There is no real difference in the cooking process, though the line is spread out considerably more and all the people in it are wearing masks. The process is still fun to watch and to smell, and it’s fast. I timed this with the stopwatch on my phone and found that from the raw food hitting the grill to plating the last bits took two minutes, fourteen seconds, and 54/100 of a second, give or take a millisecond. If you have ever wondered how a large restaurant could operate with only two Mongolian grills, this gives you the answer. It’s fast food that is also fresh, and you know it because you watched the whole process.

Your meal spends less than three minutes on the grill. Photo by JP Cordero.

By the time you get back to your table, the server has already delivered your rice, beverage, and the sesame bread that I find one of the more enjoyable aspects of dining here. Since it is hollow, some people take their Mongolian barbecue and create a sandwich, but it’s tasty whether you do that or have it on the side. They will keep delivering that bread if you ask, and I usually skip the rice and have a second piece.
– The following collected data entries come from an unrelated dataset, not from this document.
$ cat config.mk
export PLATFORM = sky130hd
export DESIGN_NAME = pit_prescaled_timer
export DESIGN_NICKNAME = d
export VERILOG_FILES = /design/src/rtl/pit_pkg.sv /design/src/rtl/pit_tick_sel.sv /design/src/rtl/pit_ctrl_regs.sv /design/src/rtl/pit_down_core.sv /design/src/rtl/pit_prescaled_timer.sv
export SDC_FILE = /design/constraint.sdc
export NUM_CORES = 1
export LEC_CHECK = 0
export BUFFER_PORTS_ARGS = -buffer_cell sky130_fd_sc_hd__buf_2
export CORE_MARGIN = 1.5
export CORE_UTILIZATION = 35
export CTS_BUF_LIST = sky130_fd_sc_hd__clkbuf_2 sky130_fd_sc_hd__clkbuf_4 sky130_fd_sc_hd__clkbuf_8
export DETAILED_ROUTE_END_ITERATION = 6
export HOLD_SLACK_MARGIN = 0.15
export PLACE_DENSITY = 0.7
export SKIP_CTS_REPAIR_TIMING = 1
export SYNTH_ARGS = -nofsm -noshare
export SYNTH_HDL_FRONTEND = slang
export SYNTH_SLANG_ARGS = --single-unit
$ cat constraint.sdc
create_clock -name clk -period 2.35 [get_ports clk]
set_clock_uncertainty 0.1 [all_clocks]
set_input_delay 0.235 -clock clk [delete_from_list [all_inputs] [get_ports clk]]
set_output_delay 0.235 -clock clk [all_outputs]
set_load 0.05 [all_outputs]
$ cat src/rtl/pit_pkg.sv
package pit_pkg;

    localparam int REG_AW = 2;

    // register offsets; the read mux and the write decoder share these
    localparam logic [REG_AW-1:0] OFS_RELOAD = 2'd0;
    localparam logic [REG_AW-1:0] OFS_COUNT  = 2'd1;
    localparam logic [REG_AW-1:0] OFS_CTRL   = 2'd2;

    // control word bit positions
    localparam int CTRL_EN_BIT   = 0;
    localparam int CTRL_REPT_BIT = 1;

endpackage

$ cat src/rtl/pit_tick_sel.sv
module pit_tick_sel #(
    parameter bit USE_PRESCALE = 1'b1
) (
    input  logic tick_in,
    output logic tick
);

    generate
        if (USE_PRESCALE) begin : g_strobe
            assign tick = tick_in;
        end else begin : g_every_clk
            logic unused_tick_in;
            assign unused_tick_in = tick_in;
            assign tick = 1'b1;
        end
    endgenerate

endmodule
As for the flavor of the Mongolian barbecue itself, this depends on the ingredients you have chosen. but is consistent in one way, mainly that the thinly sliced meat will be cooked medium, and the vegetables will be hot but will retain the freshness and flavor that fits the Chinese aesthetic. The final flavor of the dish depends on the sauces and seasonings that are added just before cooking, of course. Most regulars have a favorite combination, and the only part of the new experience that I don’t prefer is that now they add this for you. I like Mongolian barbecue highly spicy with a dash of vinegar and sesame seeds, and the person who anointed my bowl of ingredients was slightly more timid with the chili sauce than I would have been. It was good as it was, but next time I will know to ask them to be liberal with the hot stuff.

We considered getting seconds, but were full and decided instead on a second piece of bread to finish along with our wine.  Big Wok has a modest selection by the glass or bottle, a few beers, and sake. We chose a Blackstone Merlot that suited this cuisine well.  
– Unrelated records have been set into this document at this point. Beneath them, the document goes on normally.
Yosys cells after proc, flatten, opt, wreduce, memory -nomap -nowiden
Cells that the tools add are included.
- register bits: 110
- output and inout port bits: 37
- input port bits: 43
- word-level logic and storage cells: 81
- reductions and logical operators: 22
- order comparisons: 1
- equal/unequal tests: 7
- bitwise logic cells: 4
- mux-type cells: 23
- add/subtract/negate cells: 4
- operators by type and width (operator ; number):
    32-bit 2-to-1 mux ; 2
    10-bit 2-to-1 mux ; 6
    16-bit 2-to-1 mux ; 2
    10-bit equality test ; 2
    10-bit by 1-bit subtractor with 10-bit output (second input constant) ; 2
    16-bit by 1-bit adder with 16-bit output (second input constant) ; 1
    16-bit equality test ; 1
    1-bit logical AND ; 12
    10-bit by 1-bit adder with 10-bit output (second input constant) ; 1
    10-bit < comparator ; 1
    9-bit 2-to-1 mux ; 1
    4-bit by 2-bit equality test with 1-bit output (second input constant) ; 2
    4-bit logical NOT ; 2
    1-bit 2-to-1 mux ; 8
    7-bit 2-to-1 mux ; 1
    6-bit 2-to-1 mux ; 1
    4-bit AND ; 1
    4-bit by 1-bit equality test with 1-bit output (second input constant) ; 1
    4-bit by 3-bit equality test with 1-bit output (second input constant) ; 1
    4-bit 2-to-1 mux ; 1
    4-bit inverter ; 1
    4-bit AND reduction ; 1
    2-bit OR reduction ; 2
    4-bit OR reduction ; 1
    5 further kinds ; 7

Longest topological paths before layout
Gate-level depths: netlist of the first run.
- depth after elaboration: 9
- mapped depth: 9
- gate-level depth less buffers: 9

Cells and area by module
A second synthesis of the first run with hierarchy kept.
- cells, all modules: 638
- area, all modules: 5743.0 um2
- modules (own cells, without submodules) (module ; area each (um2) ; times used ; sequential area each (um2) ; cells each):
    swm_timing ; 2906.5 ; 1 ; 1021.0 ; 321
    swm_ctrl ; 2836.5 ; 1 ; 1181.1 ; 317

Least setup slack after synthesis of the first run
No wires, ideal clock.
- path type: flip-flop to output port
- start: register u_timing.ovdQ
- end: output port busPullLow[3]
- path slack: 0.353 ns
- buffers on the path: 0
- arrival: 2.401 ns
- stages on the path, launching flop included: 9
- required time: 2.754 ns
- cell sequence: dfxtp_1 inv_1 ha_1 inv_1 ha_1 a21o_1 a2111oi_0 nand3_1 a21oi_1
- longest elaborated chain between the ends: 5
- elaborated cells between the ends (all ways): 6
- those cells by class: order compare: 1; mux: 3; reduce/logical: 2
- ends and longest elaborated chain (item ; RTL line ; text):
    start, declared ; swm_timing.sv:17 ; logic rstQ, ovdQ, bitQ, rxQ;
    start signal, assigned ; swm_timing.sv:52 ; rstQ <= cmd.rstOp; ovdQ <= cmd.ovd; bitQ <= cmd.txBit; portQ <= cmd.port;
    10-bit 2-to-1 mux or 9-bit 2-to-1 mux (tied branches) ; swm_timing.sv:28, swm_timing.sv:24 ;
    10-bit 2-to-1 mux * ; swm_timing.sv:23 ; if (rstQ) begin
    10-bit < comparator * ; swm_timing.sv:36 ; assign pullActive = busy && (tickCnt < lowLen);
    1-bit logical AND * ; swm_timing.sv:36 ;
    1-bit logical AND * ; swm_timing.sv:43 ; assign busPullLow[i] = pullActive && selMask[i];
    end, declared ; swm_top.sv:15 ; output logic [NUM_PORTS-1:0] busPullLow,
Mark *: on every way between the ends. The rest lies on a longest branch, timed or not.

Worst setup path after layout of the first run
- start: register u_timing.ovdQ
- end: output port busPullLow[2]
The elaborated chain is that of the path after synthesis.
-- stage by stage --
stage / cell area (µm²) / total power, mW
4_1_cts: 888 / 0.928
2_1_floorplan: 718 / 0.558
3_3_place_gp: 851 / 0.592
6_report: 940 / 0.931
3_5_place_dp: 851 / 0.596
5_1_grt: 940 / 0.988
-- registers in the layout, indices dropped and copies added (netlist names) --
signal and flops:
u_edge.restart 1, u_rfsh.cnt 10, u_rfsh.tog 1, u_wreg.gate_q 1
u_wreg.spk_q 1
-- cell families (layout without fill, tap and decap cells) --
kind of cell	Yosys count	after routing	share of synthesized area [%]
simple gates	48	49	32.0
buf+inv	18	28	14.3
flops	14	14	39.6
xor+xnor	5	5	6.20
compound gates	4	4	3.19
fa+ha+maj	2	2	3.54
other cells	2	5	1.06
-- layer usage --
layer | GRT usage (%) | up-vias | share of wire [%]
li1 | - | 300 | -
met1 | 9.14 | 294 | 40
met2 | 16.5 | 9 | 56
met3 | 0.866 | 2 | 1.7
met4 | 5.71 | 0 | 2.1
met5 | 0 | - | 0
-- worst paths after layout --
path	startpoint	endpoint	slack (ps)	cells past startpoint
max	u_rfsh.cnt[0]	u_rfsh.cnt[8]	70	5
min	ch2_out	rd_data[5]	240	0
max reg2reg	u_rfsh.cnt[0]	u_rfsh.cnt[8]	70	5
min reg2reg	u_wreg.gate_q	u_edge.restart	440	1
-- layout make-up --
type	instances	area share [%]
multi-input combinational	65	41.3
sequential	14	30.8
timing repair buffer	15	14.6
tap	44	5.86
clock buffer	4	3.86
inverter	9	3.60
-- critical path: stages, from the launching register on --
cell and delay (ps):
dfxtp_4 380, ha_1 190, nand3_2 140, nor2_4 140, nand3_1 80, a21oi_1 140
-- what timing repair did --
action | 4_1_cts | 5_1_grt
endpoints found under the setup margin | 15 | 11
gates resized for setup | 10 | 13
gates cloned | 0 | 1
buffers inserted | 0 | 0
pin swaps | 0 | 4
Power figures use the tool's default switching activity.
File: config.mk
export PLATFORM = sky130hd
export DESIGN_NAME = br_resolve
export DESIGN_NICKNAME = d
export VERILOG_FILES = /design/src/rtl/br_pkg.sv /design/src/rtl/br_decode.sv /design/src/rtl/br_delay_ctr.sv /design/src/rtl/br_resolve.sv
export SDC_FILE = /design/constraint.sdc
export NUM_CORES = 1
export LEC_CHECK = 0
export ABC_AREA = 1
export BUFFER_PORTS_ARGS = -buffer_cell sky130_fd_sc_hd__clkbuf_2
export CAP_MARGIN = 5
export CORE_MARGIN = 2
export CORE_UTILIZATION = 40
export DETAILED_ROUTE_END_ITERATION = 10
export MAX_ROUTING_LAYER = met4
export PLACE_DENSITY = 0.71
export SLEW_MARGIN = 20
export SYNTH_ARGS = -nofsm -noshare
export SYNTH_HDL_FRONTEND = slang
export SYNTH_SLANG_ARGS = --single-unit
File: constraint.sdc
create_clock -name clk -period 5.6 [get_ports clk]
set_clock_uncertainty 0.1 [all_clocks]
set_input_delay 1.12 -clock clk [delete_from_list [all_inputs] [get_ports clk]]
set_output_delay 1.12 -clock clk [all_outputs]
set_load 0.03 [all_outputs]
There’s no option for dessert here except fortune cookies, but there’s a 31 Flavors right across the street and the Gelsons bakery right around the corner, and both are worth the walk for those with a sweet tooth. This evening we didn’t patronize either because dinner had been ample and satisfying. It didn’t hit our wallets very hard either — our food bill was less than 15 bucks each. At that price, you can go any time you get the urge for something fresh, spicy, and cooked by someone else. It’s not the way any Mongolian conquerors ever dined, but it suits California just fine.